- **MATERIAL PROVIDED**:
`src/design/vnorm_pkg.sv`:
```
// vnorm_pkg: shared constants for the vector normalize pipeline
// no dependencies; imported by every module of the block
package vnorm_pkg;

  // fixed width of each input component on the stream
  localparam int VEC_W = 32;

  // parameter defaults
  localparam int DEF_IN_WIDTH  = 32;
  localparam int DEF_FRAC_BITS = 16;

endpackage

```
`src/design/vnorm_div.sv`:
```
// vnorm_div: pipelined restoring divider, mag * 2^FRAC / len, one quotient bit a stage
// depends on vnorm_pkg; expects mag <= len
module vnorm_div
  import vnorm_pkg::*;
#(
  parameter int MW   = DEF_IN_WIDTH,
  parameter int FRAC = DEF_FRAC_BITS
) (
  input  logic            clk,
  input  logic            en,
  input  logic [MW-1:0]   mag,
  input  logic [MW-1:0]   len,
  output logic [FRAC:0]   quot
);

  localparam int NS = FRAC + 1;
  localparam int QW = FRAC + 1;

  logic [MW-1:0] rem_r [NS];
  logic [MW-1:0] len_r [NS];
  logic [QW-1:0] q_r   [NS];

  for (genvar k = 0; k < NS; k++) begin : g_step
    logic [MW:0]   cur;
    logic [MW-1:0] len_p;
    logic [QW-1:0] q_p;
    logic [MW:0]   diff;
    logic          ge;
    logic [MW-1:0] rem_nxt;
    logic [QW-1:0] q_nxt;

    if (k == 0) begin : g_first
      assign cur   = {1'b0, mag};
      assign len_p = len;
      assign q_p   = '0;
    end else begin : g_next
      assign cur   = {rem_r[k-1], 1'b0};
      assign len_p = len_r[k-1];
      assign q_p   = q_r[k-1];
    end

    always_comb begin
      diff    = cur - {1'b0, len_p};
      ge      = (cur >= {1'b0, len_p});
      rem_nxt = ge ? diff[MW-1:0] : cur[MW-1:0];
      q_nxt   = {q_p[QW-2:0], ge};
    end

    always_ff @(posedge clk) begin
      if (en) begin
        rem_r[k] <= rem_nxt;
        len_r[k] <= len_p;
        q_r[k]   <= q_nxt;
      end
    end
  end

  assign quot = q_r[NS-1];

endmodule

```
`config.mk`:
```
export PLATFORM = sky130hd
export DESIGN_NAME = vnorm_div
export DESIGN_NICKNAME = d
export VERILOG_FILES = /design/src/design/vnorm_pkg.sv /design/src/design/vnorm_div.sv
export SDC_FILE = /design/constraint.sdc
export NUM_CORES = 2
export LEC_CHECK = 0
export BUFFER_PORTS_ARGS = -buffer_cell sky130_fd_sc_hd__clkbuf_2
export CORE_MARGIN = 10
export CORE_UTILIZATION = 62
export DETAILED_ROUTE_END_ITERATION = 10
export PLACE_DENSITY = 0.78
export SYNTH_ARGS = -nofsm -noshare
export SYNTH_HDL_FRONTEND = slang
export SYNTH_SLANG_ARGS = --single-unit
```
`constraint.sdc`:
```
create_clock -name clk -period 5.43 [get_ports clk]
set_input_delay 0.543 -clock clk [delete_from_list [all_inputs] [get_ports clk]]
set_output_delay 0.543 -clock clk [all_outputs]
set_load 0.005 [all_outputs]
```
==> results.sh <==
export IMPL_status="completed"
export IMPL_cp_start_kind="flip-flop"
export IMPL_core_um2=112200
export IMPL_relSlewSlack=0.1992
export IMPL_fmaxAchievable_mhz=219.4
export IMPL_r2r_slack_ps=870
export IMPL_finalSetupViolCount=0
export IMPL_fin_worst_skew_ps=25.78
export IMPL_rsz0062_at_grt="no"
export IMPL_dp_slack_ps=1102
export IMPL_grt_pass1_vias=48070
export IMPL_critical_path_slowest_cell="and2_1"
export IMPL_cp_cell_sequence="ha_1 > nor2b_1 > o21ai_0 > a21o_1 > a2111oi_0 > nor3_1 > a211oi_1 > buf_4 > o21ai_1 > and2_1 > buf_4 > mux2_2"
export IMPL_synth_flop_cell="edfxtp_1"
export IMPL_worst_slack_ps=872.2
export IMPL_nets=7155
export IMPL_drv_cap=0
export IMPL_tns_ps=0
export IMPL_antenna_found_initial=2
export IMPL_mappedNetlistArea_um2=69910
export IMPL_place_congestion=0.9476
export IMPL_clockRootBuffer="clkbuf_16"
export IMPL_place_port_buffers=82
export IMPL_synth_fp_nets=7028
export IMPL_drt_iter0_markers=4994
export IMPL_finalMaxSlewViolations=0
export IMPL_overflow=0
export IMPL_whs_ps=41.75
export IMPL_placed_cell_area_um2=72080
export IMPL_wl_um=170200
export IMPL_synth_top_cell_by_area="edfxtp_1"
export IMPL_worst_endpoint_required_ps=5930
export IMPL_fin_crit_ps=4558
export IMPL_crit_end="rem_r[0][132]"
export IMPL_peakVddDrop_mv=0.3541
export IMPL_leakagePower_nw=31.99
export IMPL_synth_warnings=0
export IMPL_synth_cell_types=89
export IMPL_grt_max_degree=154
export IMPL_synthTopCellsByArea="edfxtp_1, ha_1, a21oi_1"
export IMPL_power_density_nw_per_um2=605.7
export IMPL_initial_core_util=0.6231
export IMPL_finalHoldViolations=0
export IMPL_wire_per_inst_um=20.93
export IMPL_arrival_ps=5060
export IMPL_htreeDepth=4
export IMPL_drive_gt1_frac=0.08835
export IMPL_clk_path_buf_depth=3
export IMPL_std_cell_rows=123
export IMPL_routed_via_density=6.114
export IMPL_avgSynthCellArea_um2=10.92
export IMPL_whs_path_depth=1
export IMPL_die_area_um2=126600
export IMPL_cts_sinks=1177
export IMPL_ys_seq_area_frac=0.5056
export IMPL_first_pass_iters=7
export IMPL_finalCritPeriodShare=0.8394
export IMPL_grt_first_pass_wirelength_um=265000
export IMPL_dp_final_hpwl_um=128500
export IMPL_insertion_delay_ps=760
export IMPL_path_common_cell="buf_4"
export IMPL_r2r_end="rem_r[0][132]"
export IMPL_boundaryPins=83
export IMPL_synth_top_area_share=0.5056
export IMPL_drc_errors=0
export IMPL_tightest_slew_ps=1198
export IMPL_synth_edf_count=1177
export IMPL_async_flop_share=0
export IMPL_cts_setup_buffers=0
export IMPL_die_h_um=355.8
export IMPL_ant_nets=0
export IMPL_diodes=0
export IMPL_cts_tree="yes"
export IMPL_hp_class="input port to flip-flop"
export IMPL_via_count=49730
export IMPL_clkTransAtPathRegs_ps=60
export IMPL_crit_type="flip-flop to flip-flop"
export IMPL_regToRegStartpoint="rem_r[0][96]"
export IMPL_syn_inst=6403
export IMPL_crit_start="rem_r[0][96]"
export IMPL_track_usage=0.2643
export IMPL_crit_path_end_kind="flip-flop"
export IMPL_cp_max_fo=26
export IMPL_final_cells=8133
export IMPL_synth_most_common_cell="edfxtp_1"
export IMPL_ys_ff_latch=1177
export IMPL_cp_slowest_stage_delay_ps=780
export IMPL_cts_made_buffers=131
export IMPL_dieWidth_um=355.8
export IMPL_area_growth_synth_to_final_pct=9.810
export IMPL_synth_commonest_cells="edfxtp_1, inv_1, ha_1"
export IMPL_dpl_cell_count=7868
export IMPL_design_area_um2=76770
export IMPL_worstRegToRegCells=12
==> critical path, delay by kind of cell (launching register included) <==
kind	cells	cell delay [ps]
AO/OA/AOI/OAI	5	1000
buffers and inverters	2	590
multiplexers	1	360
flip-flops	1	410
AND/OR/NAND/NOR	3	1600
adder cells (fa/ha/maj)	1	330
==> where the power goes <==
| part | switching, W | internal, W |
|---|---|---|
| sequential | 0.00167 | 0.0137 |
| combinational | 0.0126 | 0.00950 |
| clock | 0.00374 | 0.00533 |
==> flip-flops by register name (all words and copies together), names as in the netlist <==
name,count
q_r,153
rem_r,512
len_r,512
==> metal layers <==
metal,global-route usage,vias up,part of all wire
li1,-,23750,-
met1,0.3401,23830,0.41
met2,0.4448,1784,0.48
met3,0.04333,363,0.068
met4,0.1044,0,0.040
met5,0,-,0
==> cell type report <==
cell class	count	area, µm²
clock inverter	83	1018
tap	1500	1877
inverter	692	2597
multi-input combinational	4371	31350
sequential	1177	35340
clock buffer	153	3382
fill	8285	35430
timing repair buffer	157	1194
==> worst min path at each step <==
stage / end / slack [ps] / startpoint
finish: len_r[0][10] / 40 / len[10]
global route: len_r[0][10] / 20 / len[10]
CTS: len_r[0][10] / 2 / len[10]
detailed placement: q_r[0][229] / 400 / q_r[0][211]
global placement: q_r[0][208] / 400 / q_r[0][190]
floorplan: q_r[0][103] / 400 / q_r[0][85]
==> per-stage QoR <==
step | total power, W | util
after floorplan | 0.03125 | -
after global placement | 0.03644 | 0.6424
after detailed placement | 0.03698 | 0.6424
after CTS | 0.04631 | 0.6842
after global routing | 0.04938 | 0.6842
final | 0.04650 | 0.6842
==> cells in the final DEF (no fill, tap or decap), drive strengths merged, types with 20 or more instances in the layout <==
master and count:
nand3 93, edfxtp 1177, nand4 86, o31ai 45
a211oi 54, dlygate4sd3 29, a31oi 51, ha 543
and3 49, xnor2 267, a21boi 21, nor3 102
or3 28, o21ai 377, and2 34, inv 696
o21a 63, a21oi 537, mux2 226, clkbuf 234
buf 47, nand2 402, nand2b 76, clkinv 57
or2 26, nor2b 70, nor4 20, xor2 132
o21bai 63, o211ai 33, nor2 402, a21o 275
==> cells by family after synthesis <==
group           share of synthesized area
compound gates                     0.1558
simple gates                      0.09974
flops                              0.5056
buf+inv                           0.04696
fa+ha+maj                          0.1018
xor+xnor                          0.04999
mux                               0.04020
==> timing repair <==
action / 4_1_cts / 5_1_grt
gates resized for setup: 0 / 0
hold buffers: 29 / 0
hold endpoints to repair: 29 / 0
(Power assumes the default switching activity.)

- **WORK ORDER**: How many lines in the listing above contain "part"? Give the number and nothing else.

- **ANSWER FOR THIS EXERCISE**: 2